ALAMEDA, Calif. (AP) — As tight end Jared Cook has gotten more comfortable in the Raiders offense he's become an increasingly reliable downfield threat for quarterback Derek Carr. That's been big for Carr, who has struggled trying to get the ball deep to wide receivers Amari Cooper and Michael Crabtree this season.
ALAMEDA, Calif. (AP) — As tight end Jared Cook has gotten more comfortable in the Raiders offense he's become an increasingly reliable downfield threat for quarterback Derek Carr.
That's been big for Carr, who has struggled trying to get the ball deep to wide receivers Amari Cooper and Michael Crabtree this season.
"There's a lot of tight ends that can run the intermediate and short routes, but not a lot of them on third down can run a go route and catch a 35-yard gain," Carr said. "Those are few and far between. Having a guy like Jared to have that speed that he doesn't just run the short stuff or intermediate stuff, he can take the top off and I'm liable to throw it.
"Even if corners are guarding him. I've thrown the ball to him when corners are guarding him. I've thrown it when safeties, linebackers are guarding him. Just having that at our disposal is really nice."
Cook's production over the last month has stood out in particular.
The nine-year veteran caught six passes for 107 yards and fueled Oakland's fourth-quarter comeback against Kansas City in Week 7 then followed that up with eight receptions for 126 yards in the Week 9 win over Miami.
It's only the second time in Cook's career that he has had a pair of 100-yard games in the same season.
Offensive coordinator Todd Downing chalks it up to timing.
"I think he's getting a little bit more comfortable building that chemistry with Derek, understanding route stems and things of that nature," Downing said Thursday. "He's such a long stride guy so he can cover a lot of ground without a lot of steps. He's got that length to be able to adjust to the ball, wherever that may be. He has a skill set that's good in the intermediate and the deep and certainly that's something that lends itself to being productive in the passing game."

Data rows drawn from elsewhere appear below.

Context: an optimization exercise on an open-source flow, tuned for small area. The choices shown serve that exercise and are no tape-out recipe.
In this exercise RTL edits were held to simulation tests only and were not proved equivalent to the original.
Power is estimated from default activity; no workload was simulated.

## lane_pid
module lane_pid (
    input  wire               clk,
    input  wire               rst,
    input  wire               start,
    input  wire               load,
    output wire               ready,
    output reg                done,
    input  wire        [1:0]  op,
    input  wire               pv_prev,
    input  wire               dmeas,
    input  wire               inhib_up,
    input  wire               inhib_dn,
    input  wire signed [31:0] sp_in,
    input  wire signed [31:0] pv,
    input  wire signed [31:0] g_sp,
    input  wire signed [31:0] g_out,
    input  wire signed [31:0] u_ref,
    input  wire signed [31:0] kp,
    input  wire signed [31:0] ki,
    input  wire signed [31:0] kd,
    input  wire signed [31:0] kf,
    input  wire        [4:0]  sh_p,
    input  wire        [4:0]  sh_i,
    input  wire        [4:0]  sh_d,
    input  wire        [4:0]  sh_f,
    input  wire signed [31:0] ilim_lo,
    input  wire signed [31:0] ilim_hi,
    input  wire signed [31:0] out_lo,
    input  wire signed [31:0] out_hi,
    input  wire signed [31:0] ld_f,
    input  wire        [31:0] ld_fres,
    input  wire signed [31:0] ld_i,
    input  wire        [31:0] ld_ires,
    output wire signed [31:0] u,
    output reg  signed [31:0] p_out,
    output reg  signed [31:0] d_out,
    output wire signed [31:0] f_out,
    output wire        [31:0] fres_out,
    output wire signed [31:0] i_out,
    output wire        [31:0] ires_out,
    output reg         [4:0]  sat,
    output reg                frozen
);
==> flow/config.mk <==
export PLATFORM = sky130hd
export DESIGN_NAME = lane_pid
export DESIGN_NICKNAME = lane_pid
export VERILOG_FILES = /design/flow/design.v
export SDC_FILE = /design/flow/constraint.sdc
export NUM_CORES = 4
export LEC_CHECK = 0
export CAP_MARGIN = 0
export CORE_AREA = 4 4 276 276
export DIE_AREA = 0 0 280 280
export SLEW_MARGIN = 0
==> flow/constraint.sdc <==
create_clock -name core_clock -period 150.0 [get_ports {clk}]
set_input_delay 30.0000 -clock core_clock [delete_from_list [all_inputs] [get_ports {clk}]]
set_output_delay 30.0000 -clock core_clock [all_outputs]
set_load 0.01 [all_outputs]
standard.sh (not shown) runs the stock make flow with config.mk's settings and CLKGATE_MAP_FILE= SYNTH_SCRIPT=/design/flow/synth_recipe.tcl, a recipe that flattens the netlist after the stock synthesis.
==> flow/flow/run.sh <==
#!/bin/bash
# Own layout flow: the standard ORFS flow (standard.sh) with
#  - synthesis mapped by ABC for area (flow/synth.tcl, flow/abc_area.script),
#  - one sky130_fd_sc_hd__buf_1 on every input and output port,
#  - a clock tree of smaller buffers without dummy loads.
# make's full output goes to flow_make.log here; ORFS's per-step logs stay under orfs/logs.
set -euo pipefail
W=$(pwd)
export OWN_ABC_SCRIPT="$W/flow/abc_area.script"
bash "$W/standard.sh" \
  "SYNTH_SCRIPT=$W/flow/synth.tcl" \
  "BUFFER_PORTS_ARGS=-buffer_cell sky130_fd_sc_hd__buf_1" \
  "CTS_ARGS=-sink_clustering_enable -repair_clock_nets -dont_use_dummy_load -buf_list sky130_fd_sc_hd__clkbuf_8 -sink_clustering_size 14 -sink_clustering_max_diameter 80" \
  finish > "$W/flow_make.log" 2>&1
==> flow/flow/abc_area.script <==
strash
ifraig
scorr
dc2
strash
&get -n
&deepsyn -T 60
&dch -f
&nf -R 1000
&put
==> flow/flow/synth.tcl <==
# The standard synthesis (synth_recipe.tcl) with one change: ABC maps the logic
# with an area-oriented script instead of ORFS's delay-oriented one. Everything
# before ABC, and so every register's name and cell, is the standard's.
proc synth {args} { yosys synth -nofsm -noshare {*}$args }
proc abc {args} {
  set i [lsearch -exact $args -script]
  if {$i >= 0} { set args [lreplace $args $i [expr {$i + 1}] -script $::env(OWN_ABC_SCRIPT)] }
  set i [lsearch -exact $args -D]
  if {$i >= 0} { set args [lreplace $args $i [expr {$i + 1}]] }
  yosys abc {*}$args
}
source $::env(SCRIPTS_DIR)/synth.tcl
# left out here: clear keep_hierarchy, flatten, clean up, hide names made inside functions, write 1_2_yosys.v
Edit:
--- a/flow/flow/run.sh
+++ b/flow/flow/run.sh
@@ -12,3 +12,3 @@
   "BUFFER_PORTS_ARGS=-buffer_cell sky130_fd_sc_hd__buf_1" \
-  "CTS_ARGS=-sink_clustering_enable -repair_clock_nets -dont_use_dummy_load -buf_list sky130_fd_sc_hd__clkbuf_8 -sink_clustering_size 14 -sink_clustering_max_diameter 80" \
+  "CTS_ARGS=-sink_clustering_enable -repair_clock_nets -dont_use_dummy_load -buf_list sky130_fd_sc_hd__clkbuf_8 -sink_clustering_size 16 -sink_clustering_max_diameter 60" \
   finish > "$W/flow_make.log" 2>&1
==> flow/flow/abc_area.script (replaced) <==
strash
ifraig
scorr
dc2
strash
&get -n
&dch -f
&nf -R 1000
&put
The new run passed the timing, DRC and antenna checks.
Maximum frequency is about the same.
Power came out lower by 32%.
Global-route usage came out higher by 0.78 points.
Via count came out higher by 6.5%.
Sequential share of layout area came out lower by 1.3 points.
Die area is unchanged.
Flip-flop and latch count is unchanged.
Wire length came out higher by 2.6%.
Utilization came out higher by 1.2 points.
Setup slack gets worse by 0.088 ns.
Final area came out higher by 4.2%.
Edit:
--- a/flow/flow/run.sh
+++ b/flow/flow/run.sh
@@ -12,3 +12,3 @@
   "BUFFER_PORTS_ARGS=-buffer_cell sky130_fd_sc_hd__buf_1" \
-  "CTS_ARGS=-sink_clustering_enable -repair_clock_nets -dont_use_dummy_load -buf_list sky130_fd_sc_hd__clkbuf_8 -sink_clustering_size 16 -sink_clustering_max_diameter 60" \
+  "CTS_ARGS=-sink_clustering_enable -repair_clock_nets -dont_use_dummy_load -buf_list sky130_fd_sc_hd__clkbuf_16 -sink_clustering_size 24 -sink_clustering_max_diameter 80" \
   finish > "$W/flow_make.log" 2>&1
Result:
- The new run produced a clean layout
- die area does not change
- clock skew came out lower by 0.025 ns
- total power grows by 3.6%
- cell area rises by 0.75%
- sequential cell count stays the same

port drivers added, routing unchanged:
No port has a modelled driver above. Below, the same layouts with a new extraction and two added sets of constraints. Step 1: set_driving_cell puts a clkbuf_16 on clk and a buf_2 on each other input, an assumption about the parent block. Step 2 times the ports against the registers' clock, not the clock port: input delays grow and output delays shrink by t, the midpoint of the rising clock arrivals with the driver on. Slacks: ideal / step 1 / step 2; pairs: ideal / step 1.
run	t, ns	setup slack, ns	worst slew at a driven data input, ns
the first run	0.703	100.208 / 100.239 / 99.536	0.24
the second run	0.662	100.120 / 100.154 / 99.492	0.15
the third run	0.643	100.145 / 100.179 / 99.537	0.15
After both steps setup and hold are still met in every run listed. For the first run, which loses most, drivers alone change the setup slack by +0.031 ns; drivers and shift together by -0.672 ns.
This is an optimization exercise on Yosys and OpenROAD, whose aim is small area, a short achievable clock period and few clock cycles, not a production implementation.
The RTL was checked by simulation tests, not by an equivalence proof against the original design.
Power is estimated from default activity; no workload was simulated.

==> flow/design.v (outline; a module is shown in full before it is edited, if it fits) <==
// module fpu_fma: 261 lines
// module fpu_mul: 1691 lines
// module fpu_cmp: 49 lines
// module fpu_f2i: 35 lines
// module sillar_fpu: 73 lines
module sillar_fpu (
    input  wire        clk,
    input  wire        rst,
    input  wire        in_valid,
    output wire        in_ready,
    input  wire [5:0]  in_op,
    input  wire [1:0]  in_rm,
    input  wire [31:0] in_a,
    input  wire [31:0] in_b,
    input  wire [31:0] in_c,
    output reg         out_valid,
    output reg  [31:0] out_res,
    output reg  [4:0]  out_flags
);
  // ...
==> flow/run.sh <==
#!/bin/bash
# synth_recipe.tcl (not shown) runs the flow's synth.tcl, then flattens the netlist and writes it again
# the make line also repeats each setting of config.mk as NAME=value (left out here)
make -C /OpenROAD-flow-scripts/flow DESIGN_CONFIG=/design/flow/config.mk WORK_HOME=/design/flow/orfs CLKGATE_MAP_FILE= SYNTH_SCRIPT=/design/flow/synth_recipe.tcl finish
==> flow/config.mk <==
export PLATFORM = sky130hd
export DESIGN_NAME = sillar_fpu
export DESIGN_NICKNAME = sillar_fpu
export VERILOG_FILES = /design/flow/design.v
export SDC_FILE = /design/flow/constraint.sdc
export NUM_CORES = 4
export LEC_CHECK = 0
export CAP_MARGIN = 20
export CORE_MARGIN = 2
export CORE_UTILIZATION = 40
export SLEW_MARGIN = 20
==> flow/constraint.sdc <==
create_clock -name core_clock -period 22.0 [get_ports {clk}]
set_input_delay 4.4000 -clock core_clock [delete_from_list [all_inputs] [get_ports {clk}]]
set_output_delay 4.4000 -clock core_clock [all_outputs]
set_load 0.01 [all_outputs]
==> metrics.cfg, run 1 <==
[global_route]
grt_max_degree = 70
grtUsageTotal_pct = 30.5
grt_util_met3_pct = 7.92
grt_pass1_vias = 40400

[final_layout]
seqCellArea_mm2 = 0.00967
nFlopsAndLatches = 483
multi_input_area_share_pct = 65.8
largest_cell_class = multi-input gates
fin_cells = 6702
reg.largest.list = u_fma.q_mag (76), u_fma.r_usn (75), u_fma.r_ucn (47)
buf_share_pct = 4.59

[sta]
hold_viol = 0
hold_ws_ns = 0.315
setup_viol = 0
finalCritPeriodShare_pct = 31.6

[critical_path]
crit_cells = 19
critPathLaunchType = register
path_class = reg2reg
r2r_cells = 19
cp-startpoint = ex0[1]$_SDFF_PP1_

[yosys]
synth_cell_types = 99
ys.flop_type = dfxtp_1
synth_nets = 6035
async_flop_share_pct = 0
yosys-top-cells-count = 888 x nand2_1, 543 x fa_1, 483 x dfxtp_1
syn_area_mm2 = 0.0448
synth-seq-cells = 483

[cts]
post_cts_buffers = 0

[drt]
drtIter0Drc = 5308
drc = 0
viasPerCell = 6.13

[power_and_ir_drop]
combPwrFrac_pct = 56.7
power_density_mw_per_mm2 = 112
power_switching_mw = 2.72

[status]
status = complete, no violations

[floorplanning]
die_area_mm2 = 0.115
num_rows = 122

[min_path]
min_to = u_fma.w_infs$_DFF_P_

[place]
gp_congestion = 1.04
hpwl_um = 134000

Testbench counts, summed over its fixed seeds: cycles 48,040.
==> module fpu_fma, before the edit <==
module fpu_fma (
    input  wire        clk,
    input  wire [5:0]  op,
    input  wire [1:0]  rm,
    input  wire        is_i2f,
    input  wire        is_f2i,
    input  wire [31:0] x,
    input  wire [31:0] y,
    input  wire [31:0] c,
    input  wire [7:0]  ex,       
    input  wire [7:0]  ey,
    input  wire [7:0]  ez,
    input  wire        hx,       
    input  wire        xm,       
    input  wire        hy,
    input  wire        ym,       
    input  wire        one,      
    input  wire        hz,
    input  wire        sz,       
    input  wire        zb,       
    input  wire        zc,       
    output reg  [31:0] res,
    output reg  [4:0]  flags
);
    localparam QNAN = 32'h7FC0_0000;
    wire is_mul  = (op == 6'h02);
    wire is_msub = (op == 6'h04);
    wire use_cmp = op[4] | (op[3:0] == 4'h7) | (op[3:0] == 4'h8);
    wire use_abs = ~op[4] & (op[3:0] == 4'h9);
    wire use_neg = ~op[4] & (op[3:0] == 4'hA);
    wire misc    = use_cmp | use_abs | use_neg;
    wire [31:0] cmp_res;
    wire [4:0]  cmp_flags;
    fpu_cmp u_cmp (.op(op), .a(x), .b(y), .res(cmp_res), .flags(cmp_flags));
    wire [31:0] misc_res   = use_cmp ? cmp_res : {use_neg & ~x[31], x[30:0]};
    wire [4:0]  misc_flags = use_cmp ? cmp_flags : 5'd0;
    wire [22:0] zf = zb ? y[22:0] : zc ? c[22:0] : x[22:0];
    wire zero_x = ~hx, zero_y = ~hy;
    wire fx = &x[30:23], fy = &y[30:23] & ~one, fz = &ez;
    wire mx0 = (x[22:0] == 23'd0), my0 = (y[22:0] == 23'd0), mz0 = (zf == 23'd0);
    wire inf_x = fx & mx0, inf_y = fy & my0, inf_z = fz & mz0;
    wire nan_x = fx & ~mx0, nan_y = fy & ~my0, nan_z = fz & ~mz0;
    wire snan_any = (nan_x & ~x[22]) | (nan_y & ~y[22]) | (nan_z & ~zf[22]);
    wire nan_any  = nan_x | nan_y | nan_z;
    wire sp_fp     = x[31] ^ (y[31] & ~one) ^ is_msub;
    wire p_inf     = inf_x | inf_y;
    wire p_invalid = (inf_x & zero_y) | (inf_y & zero_x);
    wire inf_inf   = p_inf & inf_z & (sp_fp != sz);
    wire sp     = sp_fp;
    wire p_zero = (zero_x | zero_y) & ~is_f2i;
    wire c_zero = ~hz & ~is_i2f;
    wire spec_nan  = ~is_i2f & (nan_any | p_invalid | inf_inf);
    wire spec_inv  = ~is_i2f & (snan_any | (~nan_any & (p_invalid | inf_inf)));
    wire spec_inf  = ~is_i2f & (p_inf | inf_z);
    wire spec_infs = p_inf ? sp_fp : sz;
    wire zsign = is_mul ? sp :
                 is_i2f ? 1'b0 :
                 (p_zero & c_zero & (sp == sz)) ? sp : (rm == 2'd1);
    wire f2i_nan = nan_z;
    wire f2i_big = (ez > 8'd158) | ((ez == 8'd158) & (~x[31] | ~mz0));
    wire [23:0] mx = {hx, x[22:0] & {23{xm}}};
    wire [23:0] my = {hy, y[22:0] & {23{ym}}};
    wire [47:0] psn, pcn;
    fpu_mul u_mul (.x(mx), .y(my), .sn(psn), .cn(pcn));
    wire [8:0] epp = {1'b0, ex} + {1'b0, ey};
    wire signed [10:0] ep = $signed({2'b0, epp}) - 11'sd100;
    wire signed [10:0] sh_raw = ep - $signed({3'b0, ez});
    wire big_c = ~c_zero & (p_zero | sh_raw[10]);
    wire over  = ~sh_raw[10] & (sh_raw[9:0] > 10'd75);
    wire signed [10:0] e74 = big_c ? $signed({3'b0, ez}) : ep;
    wire [31:0] mz = is_i2f ? x : {hz, zf & {23{hz}}, 8'd0};
    wire [106:0] ext = {mz, 75'd0} >> sh_raw[6:0];
    wire [74:0] al = big_c ? {mz, 43'd0} :
                     over  ? {74'd0, hz} :
                     {ext[106:33], |ext[32:0]};
    wire eff_sub = sp ^ sz;
    wire [74:0] alx = al ^ {75{eff_sub}};
    wire [74:0] aln1 = ~(misc ? {38'd0, misc_flags, misc_res} : alx);
    wire [48:0] tn_b1 = {1'b1, psn};
    wire [48:0] tn_c1 = {1'b1, pcn};
    wire [48:0] un_s1 = aln1[49:1] ^ tn_b1 ^ tn_c1;
    wire [47:0] un_c1 = (aln1[48:1] & psn) | (pcn & (aln1[48:1] ^ psn));
    reg [74:0] r_usn;        
    reg [49:2] r_ucn;        
    reg        r_sub;
    reg signed [10:0] r_e74;
    reg        r_sp, r_zsign, r_nan, r_inv, r_inf, r_infs, r_misc, r_f2i, r_fnan, r_fbig;
    reg [1:0]  r_rm;
    always @(posedge clk) begin
        r_usn   <= {aln1[74:50], un_s1, aln1[0]};
        r_ucn   <= un_c1;
        r_sub   <= eff_sub;
        r_e74   <= e74;
        r_sp    <= sp;
        r_zsign <= zsign;
        r_nan   <= spec_nan;
        r_inv   <= spec_inv;
        r_inf   <= spec_inf;
        r_infs  <= spec_infs;
        r_rm    <= rm;
        r_misc  <= misc;
        r_f2i   <= is_f2i;
        r_fnan  <= f2i_nan;
        r_fbig  <= f2i_big;
    end
    wire [74:0] r_al = ~r_usn;
    wire [76:0] un_s = {~r_sub, ~r_sub, r_usn[74:2], r_f2i ? 2'd0 : r_usn[1:0]};
    wire [76:0] un_c = {{27{1'b1}}, r_ucn, 2'b11};
    wire [76:0] hp = un_s ^ un_c;
    reg  [76:0] gg, pp, gn, pn;
    integer l, k;
    always @(*) begin
        gg = ~(un_s | un_c);
        pp = hp;
        for (l = 0; l < 7; l = l + 1) begin
            gn = gg;
            pn = pp;
            for (k = 0; k < 77; k = k + 1)
                if (k[l]) begin
                    gn[k] = gg[k] | (pp[k] & gg[((k >> l) << l) - 1]);
                    pn[k] = pp[k] & pp[((k >> l) << l) - 1];
                end
            gg = gn;
            pp = pn;
        end
    end
    wire [76:0] sum0 = hp ^ {gg[75:0], 1'b0};
    wire [76:0] sum1 = hp ^ {gg[75:0] | pp[75:0], 1'b1};
    wire        neg = r_sub & sum1[76];
    wire [75:0] mag = ~r_sub ? sum0[75:0] : (neg ? ~sum0[75:0] : sum1[75:0]);
    wire [31:0] f2i_res;
    wire [4:0]  f2i_flags;
    fpu_f2i u_f2i (.rm(r_rm), .s(r_sub), .al(r_al[2:0]), .q0(sum0[33:2]), .q1(sum1[33:2]),
                   .nan(r_fnan), .big(r_fbig), .res(f2i_res), .flags(f2i_flags));
    reg [75:0] q_mag;
    reg signed [10:0] q_e74;
    reg        q_rsign, q_zsign, q_nan, q_inv, q_inf, q_infs, q_misc;
    reg [1:0]  q_rm;
    reg [4:0]  q_mflags;
    always @(posedge clk) begin
        q_mag    <= r_misc ? {r_al[31:0], 44'd0} : r_f2i ? {f2i_res, 44'd0} : mag;
        q_mflags <= r_misc ? r_al[36:32] : f2i_flags;
        q_e74    <= r_e74;
        q_rsign  <= r_sp ^ neg;
        q_zsign  <= r_zsign;
        q_nan    <= r_nan;
        q_inv    <= r_inv;
        q_inf    <= r_inf;
        q_infs   <= r_infs;
        q_rm     <= r_rm;
        q_misc   <= r_misc | r_f2i;
    end
    wire [79:0]  mp  = {q_mag, 4'd0};
    wire [109:0] mpx = {q_mag, 34'd0};
    reg  [9:0]  gnz;
    reg  [2:0]  glz [0:9];
    integer g, j;
    always @(*) begin
        for (g = 0; g < 10; g = g + 1) begin
            gnz[g] = |mp[79 - 8*g -: 8];
            glz[g] = 3'd7;
            for (j = 0; j < 8; j = j + 1)
                if (mp[72 - 8*g + j]) glz[g] = 3'd7 - j[2:0];
        end
    end
    reg [9:0] gsel;
    reg       seen;
    always @(*) begin
        seen = q_misc;
        gsel = {9'd0, q_misc};
        for (g = 0; g < 10; g = g + 1) begin
            if (!seen && gnz[g]) gsel[g] = 1'b1;
            seen = seen | gnz[g];
        end
    end
    wire mzero = ~|gnz;
    reg [3:0] lz_hi;
    reg [2:0] lz_lo;
    reg [33:0] cf;
    always @(*) begin
        lz_hi = 4'd0;
        lz_lo = 3'd0;
        cf = 34'd0;
        for (g = 0; g < 10; g = g + 1)
            if (gsel[g]) begin
                lz_hi = lz_hi | g[3:0];
                lz_lo = lz_lo | (q_misc ? 3'd0 : glz[g]);
                cf = cf | mpx[109 - 8*g -: 34];
            end
    end
    wire [5:0] blk = {|q_mag[1:0], |q_mag[9:2], |q_mag[17:10], |q_mag[25:18],
                      |q_mag[33:26], |q_mag[41:34]};
    wire [5:0] blk_suf = {blk[5], |blk[5:4], |blk[5:3], |blk[5:2], |blk[5:1], |blk[5:0]};
    wire stc = |(gsel[5:0] & blk_suf);
    wire [6:0] lz = {lz_hi, lz_lo};
    wire [33:0] n3 = cf << lz_lo;
    reg [31:0] w_n;
    reg        w_stc;
    reg signed [10:0] w_e75;
    reg [6:0]  w_lz;
    reg        w_rsign, w_zsign, w_nan, w_inv, w_inf, w_infs, w_misc, w_mzero;
    reg [1:0]  w_rm;
    reg [4:0]  w_mflags;
    always @(posedge clk) begin
        w_n      <= n3[33:2];
        w_stc    <= stc | (|n3[1:0]);
        w_e75    <= q_e74 + 11'sd1;
        w_lz     <= lz;
        w_rsign  <= q_rsign;
        w_zsign  <= q_zsign;
        w_nan    <= q_nan;
        w_inv    <= q_inv;
        w_inf    <= q_inf;
        w_infs   <= q_infs;
        w_misc   <= q_misc;
        w_mzero  <= mzero;
        w_rm     <= q_rm;
        w_mflags <= q_mflags;
    end
    wire signed [10:0] e_lead  = w_e75 - $signed({4'd0, w_lz});
    wire signed [10:0] e_lead1 = w_e75 + 11'sd1 - $signed({4'd0, w_lz});
    wire tiny = (e_lead < 11'sd1);
    wire [23:0] mant  = w_n[31:8];
    wire        guard = w_n[7];
    wire        stick = (|w_n[6:0]) | w_stc;
    wire        inexact = guard | stick;
    reg         round_up;
    always @(*) begin
        case (w_rm)
            2'd0:    round_up = guard & (stick | mant[0]);
            2'd1:    round_up = w_rsign & inexact;
            2'd2:    round_up = 1'b0;
            default: round_up = ~w_rsign & inexact;
        endcase
    end
    wire [24:0] mant_inc = {1'b0, mant} + 25'd1;
    wire        carry    = round_up & (&mant);
    wire [22:0] frac_r   = round_up ? mant_inc[22:0] : mant[22:0];
    wire signed [10:0] e_fin = carry ? e_lead1 : e_lead;
    wire overflow = carry ? (e_lead1 > 11'sd254) : (e_lead > 11'sd254);
    wire ovf_to_inf = (w_rm == 2'd0) || (w_rm == 2'd1 && w_rsign) || (w_rm == 2'd3 && !w_rsign);
    always @(*) begin
        if (w_misc) begin
            res = w_n; flags = w_mflags;
        end else if (w_nan) begin
            res = QNAN; flags = {4'd0, w_inv};
        end else if (w_inf) begin
            res = {w_infs, 8'hFF, 23'd0}; flags = 5'd0;
        end else if (w_mzero) begin
            res = {w_zsign, 31'd0}; flags = 5'd0;
        end else if (tiny) begin
            res = {w_rsign, 31'd0}; flags = 5'h18;
        end else if (overflow) begin
            res = ovf_to_inf ? {w_rsign, 8'hFF, 23'd0} : {w_rsign, 8'hFE, 23'h7F_FFFF};
            flags = 5'h14;
        end else begin
            res = {w_rsign, e_fin[7:0], frac_r};
            flags = {inexact, 4'd0};
        end
    end
endmodule
==> module fpu_cmp, before the edit <==
module fpu_cmp (
    input  wire [5:0]  op,
    input  wire [31:0] a,
    input  wire [31:0] b,
    output reg  [31:0] res,
    output reg  [4:0]  flags
);
    localparam QNAN = 32'h7FC0_0000;
    wire ffa = &a[30:23], ffb = &b[30:23];
    wire nan_a  = ffa & (a[22:0] != 23'd0);
    wire nan_b  = ffb & (b[22:0] != 23'd0);
    wire snan_a = nan_a & ~a[22];
    wire snan_b = nan_b & ~b[22];
    wire za = (a[30:23] == 8'd0), zb = (b[30:23] == 8'd0);
    wire [30:0] ma = za ? 31'd0 : a[30:0];
    wire [30:0] mb = zb ? 31'd0 : b[30:0];
    wire sa = a[31], sb = b[31];
    wire m_lt = (ma < mb);
    wire m_eq = (ma == mb);
    wire both_zero = za & zb;
    wire k_eq = (sa == sb) & m_eq;
    wire k_lt = (sa & ~sb) | (~sa & ~sb & m_lt) | (sa & sb & ~m_lt & ~m_eq);
    wire v_eq = k_eq | both_zero;
    wire v_lt = k_lt & ~both_zero;
    wire is_min = ~op[4] & ~op[3];      
    wire sel_a  = is_min ? (k_lt | k_eq) : ~k_lt;
    wire [31:0] fa = {sa, ma}, fb = {sb, mb};
    always @(*) begin
        res = 32'd0;
        flags = 5'd0;
        if (~op[4]) begin               
            flags[0] = snan_a | snan_b;
            if (nan_a & nan_b)
                res = QNAN;
            else if (nan_a)
                res = fb;
            else if (nan_b)
                res = fa;
            else
                res = sel_a ? fa : fb;
        end else if (op[1:0] == 2'd0) begin    
            flags[0] = snan_a | snan_b;
            res[0] = ~nan_a & ~nan_b & v_eq;
        end else begin                  
            flags[0] = nan_a | nan_b;
            res[0] = ~nan_a & ~nan_b & (v_lt | (op[1] & v_eq));
        end
    end
endmodule
Background: an optimization exercise with open tools, aiming at small area, a short achievable clock period and few clock cycles per item. Do not read the settings as production practice.
In this exercise RTL edits were held to simulation tests only and were not proved equivalent to the original.

build 9:
==> flow/design.v (excerpt) <==
module qg_spread_quant (
    input  wire         clk,
    input  wire         rst,
    input  wire         in_valid,
    output wire         in_ready,
    input  wire         in_first,    
    input  wire         in_blank,    
    input  wire         in_dots,     
    input  wire         in_grey3,    
    input  wire [16:0]  in_share,    
    input  wire [15:0]  in_gain,     
    input  wire [2:0]   in_lev,      
    input  wire [127:0] in_vol,      
    output reg          out_valid,
    output reg  [2:0]   out_lev,
    output reg          out_clip
);
    assign in_ready = 1'b1;
    reg         s1_valid;
    reg         s1_first, s1_blank, s1_dots, s1_grey3;
    reg [16:0]  s1_share;
    reg [15:0]  s1_ngain;    
    reg [2:0]   s1_lev;
    reg [111:0] s1_vol;
    always @(posedge clk) begin
        s1_valid <= in_valid && !rst;
        s1_first <= in_first;
        s1_blank <= in_blank;
        s1_dots  <= in_dots;
        s1_grey3 <= in_grey3;
        s1_share <= in_share;
        s1_ngain <= ~(in_dots ? 16'h4000 : in_gain);
        s1_lev   <= in_lev;
        s1_vol   <= in_vol[127:16];
    end
    genvar gi;
  ...
For scale: ~3000 cells after synthesis, roughly 340 flip-flops, about 24000 sq um of cells after synthesis.
clock: 36.0 ns
lec_check: 0
abc_area: 1
cap_margin: 20
core_margin: 2
core_utilization: 40
cts_cluster_diameter: 100
cts_cluster_size: 22
place_density: 0.6
slew_margin: 20
standard.sh (not shown) runs the stock make flow with config.mk's settings and CLKGATE_MAP_FILE= SYNTH_SCRIPT=/design/flow/synth_recipe.tcl, a recipe that flattens the netlist after the stock synthesis.
==> flow/flow/run.sh <==
#!/bin/bash
# The standard layout, except that the ports are buffered with the
# smallest buffer (sky130_fd_sc_hd__buf_1) instead of the delay cell
# buffer_ports picks by itself, and clock tree synthesis uses smaller
# leaf buffers and adds no dummy loads.  Synthesis is the standard one.
set -euo pipefail
bash standard.sh synth > synth.log 2>&1
bash standard.sh "BUFFER_PORTS_ARGS=-buffer_cell sky130_fd_sc_hd__buf_1" \
    "CTS_ARGS=-sink_clustering_enable -repair_clock_nets -sink_clustering_size 20 -sink_clustering_max_diameter 50 -sink_clustering_buffer sky130_fd_sc_hd__clkbuf_8 -dont_use_dummy_load" \
    finish > layout.log 2>&1
Testbench counts of build 9, summed over its fixed seeds: cycles 40,016, items 40,000.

Cook was Oakland's top free agent acquisition in the offseason after spending 2016 in Green Bay. He has had at least four catches in six of the Raiders' nine games and leads the team with 39 receptions. By comparison, Cooper has 38 and Crabtree has 36.
At his current pace Cook will finish with 69 catches, which would be a career high and match his total from the last two seasons combined. He also leads the Raiders with a 12.8-yard per-catch average.
"It's fun," Cook said. "That's how football is supposed to be when you can open up the offense, and make plays and stay on the field. Staying on the field helps the whole team out. When you're able to do that, keeping the chains moving, that just helps everybody out, helps everybody get more plays."
That's what Cooper is hoping.
A Pro Bowl selection in each of his first two seasons, Cooper had become the focal point of opposing defensive secondaries. With teams now having to pay more attention to Cook, Cooper could find himself in more favorable matchups.
"I would think so," Cooper said "He's been killing it out there. Usually when a guy does that, teams tend to focus on him. That should free us up some."
Notes: Left tackle Donald Penn returned to practice after missing Wednesday for non-injury reasons. . Cornerback David Amerson (foot) continues to work out on the side away from practice.